Though the Islamic State no longer holds territory, at the height of its existence it attracted thousands of foreign terrorist fighters. According to estimates, the number of fighters currently held in refugee camps is in the thousands. As long as Western states, including the US, remain reluctant to repatriate (and prosecute) their foreign terrorist fighters, they will remain in camps with questionable security, where the threat of spreading their radical ideologies, being released prematurely or escaping and joining other conflicts and carrying out acts of violence remains high. Foreign terrorist fighters thus continue to pose a security threat for the foreseeable future.
Much like his predecessors, Biden has repeatedly promised to end the “forever wars” in Iraq and Afghanistan, which is also reflected in his strategy. However, withdrawing from Afghanistan after two decades of US military presence carries its risks. Withdrawing without a strategy for peace that involves both the Afghan government as well as the Taliban, and leaving a vacuum behind could create another Iraq by becoming a safe haven and breeding ground for terrorist groups once more. While the vast presidential powers in place, as well as Biden’s earlier mentioned “counterterrorism plus” strategy would allow for targeted involvement, as President Obama put it in 2013, “any U.S. military action in foreign lands risks creating more enemies” and a war fought “through drones or Special Forces,” could also “prove self-defeating, and alter [the US] in troubling ways.”
It is not entirely surprising that two decades after the Global War on Terrorism was launched in the wake of the 9/11 attacks, policy fatigue has set in and new priorities have taken over. Violent extremism and terrorism have evolved over the course of the past twenty years and the threat posed by foreign groups harboured in safe havens on the other side of the world might no longer be one of the most important security concerns for the US. Domestic terrorists, motivated by a range of different ideologies, fuelled by grievances caused by economic insecurity and political instability, should rightly be at the centre of attention in terms of US counter-terrorism efforts.
However, new challenges should not eliminate the lessons learned from the past twenty years, and Islamist terrorism cannot be forgotten. Shifting priorities to respond to new threats is essential, but if “old problems” are neglected, it can also leave the US vulnerable. After all, terrorist groups can lose territories, but their ideologies and followers remain.

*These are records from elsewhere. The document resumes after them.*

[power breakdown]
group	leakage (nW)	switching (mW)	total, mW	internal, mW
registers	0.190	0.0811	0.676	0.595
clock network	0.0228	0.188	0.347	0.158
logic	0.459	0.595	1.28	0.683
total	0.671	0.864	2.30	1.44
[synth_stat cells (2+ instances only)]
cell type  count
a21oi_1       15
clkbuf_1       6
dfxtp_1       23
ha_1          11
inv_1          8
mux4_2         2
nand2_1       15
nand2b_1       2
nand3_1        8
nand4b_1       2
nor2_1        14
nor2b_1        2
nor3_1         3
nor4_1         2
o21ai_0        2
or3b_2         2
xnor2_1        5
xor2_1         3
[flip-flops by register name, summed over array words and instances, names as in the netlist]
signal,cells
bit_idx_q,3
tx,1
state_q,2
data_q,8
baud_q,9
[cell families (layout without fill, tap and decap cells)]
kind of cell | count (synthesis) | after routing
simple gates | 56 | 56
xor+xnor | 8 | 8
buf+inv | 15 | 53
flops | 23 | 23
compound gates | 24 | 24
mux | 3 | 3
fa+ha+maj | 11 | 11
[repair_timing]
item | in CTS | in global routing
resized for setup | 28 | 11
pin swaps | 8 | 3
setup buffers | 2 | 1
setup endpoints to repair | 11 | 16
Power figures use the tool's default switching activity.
[config.mk]
export PLATFORM = sky130hd
export DESIGN_NAME = transaction_sequencer
export DESIGN_NICKNAME = d
export VERILOG_FILES = /design/src/rtl/transaction_sequencer.sv
export SDC_FILE = /design/constraint.sdc
export NUM_CORES = 1
export LEC_CHECK = 0
export ABC_AREA = 1
export BUFFER_PORTS_ARGS = -buffer_cell sky130_fd_sc_hd__buf_2
export CAP_MARGIN = 20
export CORE_ASPECT_RATIO = 1.25
export CORE_MARGIN = 5
export CORE_UTILIZATION = 60
export CTS_CLUSTER_DIAMETER = 50
export DETAILED_ROUTE_END_ITERATION = 8
export GPL_TIMING_DRIVEN = 0
export PLACE_DENSITY_LB_ADDON = 0.3
export SYNTH_ARGS = -nofsm -noshare
export SYNTH_HDL_FRONTEND = slang
export SYNTH_SLANG_ARGS = --single-unit
[constraint.sdc]
create_clock -name clock -period 3.93 [get_ports clock]
set_clock_uncertainty 0.1 [all_clocks]
set_input_delay 0.393 -clock clock [delete_from_list [all_inputs] [get_ports clock]]
set_output_delay 0.393 -clock clock [all_outputs]
set_load 0.01 [all_outputs]
[src/rtl/transaction_sequencer.sv]
// transaction_sequencer: steps a transaction through NUM_STEPS travel/execute phase pairs, with a watchdog, abort and failure reporting
module transaction_sequencer #(
  parameter int NUM_STEPS   = 4,
  parameter int STEP_W      = 3,
  parameter int TIMEOUT_W   = 8,
  parameter int TIMEOUT_CYC = 200,
  parameter int CNT_W       = 16
) (
  input  logic              clock,
  input  logic              resetn,
  input  logic              start_transaction,
  input  logic              done_travel,
  input  logic              done_step,
  input  logic              step_fail,
  input  logic              abort,
  output logic [STEP_W-1:0] step,
  output logic [STEP_W-1:0] travel,
  output logic              busy,
  output logic              finished_transaction,
  output logic              failed,
  output logic [1:0]        fail_code,
  output logic [STEP_W-1:0] fail_step,
  output logic [CNT_W-1:0]  txn_count
);
  typedef enum logic [2:0] {S_IDLE, S_TRAVEL, S_EXEC, S_DONE, S_FAIL} state_t;
  localparam logic [STEP_W-1:0]    LAST_STEP = STEP_W'(NUM_STEPS);
  localparam logic [TIMEOUT_W-1:0] WD_LAST   = TIMEOUT_W'(TIMEOUT_CYC - 1);
  localparam bit                   WD_EN     = TIMEOUT_CYC != 0;
  state_t                r_state, w_next;
  logic [STEP_W-1:0]     r_idx, w_idx;
  logic [TIMEOUT_W-1:0]  r_wd;
  logic [1:0]            w_code;
  logic                  w_timeout, w_phase, w_accept;
  always_comb begin
    w_next    = r_state;
    w_idx     = r_idx;
    w_code    = 2'b00;
    w_timeout = WD_EN && (r_wd == WD_LAST);
    w_accept  = (r_state == S_IDLE) && start_transaction;
    case (r_state)
      S_IDLE: begin
        w_next = start_transaction ? S_TRAVEL : S_IDLE;
        w_idx  = start_transaction ? STEP_W'(1) : '0;
      end
      S_TRAVEL: begin
        w_next = (abort || (!done_travel && w_timeout)) ? S_FAIL : done_travel ? S_EXEC : S_TRAVEL;
        w_code = abort ? 2'b11 : 2'b10;
      end
      S_EXEC: begin
        w_code = abort ? 2'b11 : step_fail ? 2'b01 : 2'b10;
        if (abort || step_fail)
          w_next = S_FAIL;
        else if (done_step) begin
          w_next = (r_idx == LAST_STEP) ? S_DONE : S_TRAVEL;
          w_idx  = (r_idx == LAST_STEP) ? r_idx : r_idx + 1'b1;
        end else if (w_timeout)
          w_next = S_FAIL;
      end
      default: begin
        w_next = S_IDLE;
        w_idx  = '0;
      end
    endcase
    w_phase = (w_next == S_TRAVEL) || (w_next == S_EXEC);
  end
  // outputs are flopped from the next-state decode so they line up with r_state
  always_ff @(posedge clock or negedge resetn) begin
    if (!resetn) begin
      r_state              <= S_IDLE;
      r_idx                <= '0;
      r_wd                 <= '0;
      step                 <= '0;
      travel               <= '0;
      busy                 <= 1'b0;
      finished_transaction <= 1'b0;
      failed               <= 1'b0;
      fail_code            <= '0;
      fail_step            <= '0;
      txn_count            <= '0;
    end else begin
      r_state              <= w_next;
      r_idx                <= w_idx;
      r_wd                 <= (w_phase && w_next == r_state) ? r_wd + 1'b1 : '0;
      step                 <= w_phase ? w_idx : '0;
      travel               <= (w_next == S_TRAVEL) ? w_idx : '0;
      busy                 <= w_next != S_IDLE;
      finished_transaction <= w_next == S_DONE;
      failed               <= w_next == S_FAIL;
      if (w_accept) begin
        fail_code <= '0;
        fail_step <= '0;
      end else if (w_next == S_FAIL) begin
        fail_code <= w_code;
        fail_step <= r_idx;
      end
      if (w_next == S_DONE)
        txn_count <= txn_count + 1'b1;
    end
  end
endmodule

The US needs to maintain an adequate, balanced counter-terrorism strategy that incorporates both hard and soft policies to tackle various aspects of terrorism. Based on his campaign promises, it seems like Biden has recognised this. Yet, the success of soft policies will take more time than a presidential term to assess. What Biden’s presidency can provide is an opportunity to step back and review what the US has done thus far in the fight against global terrorism.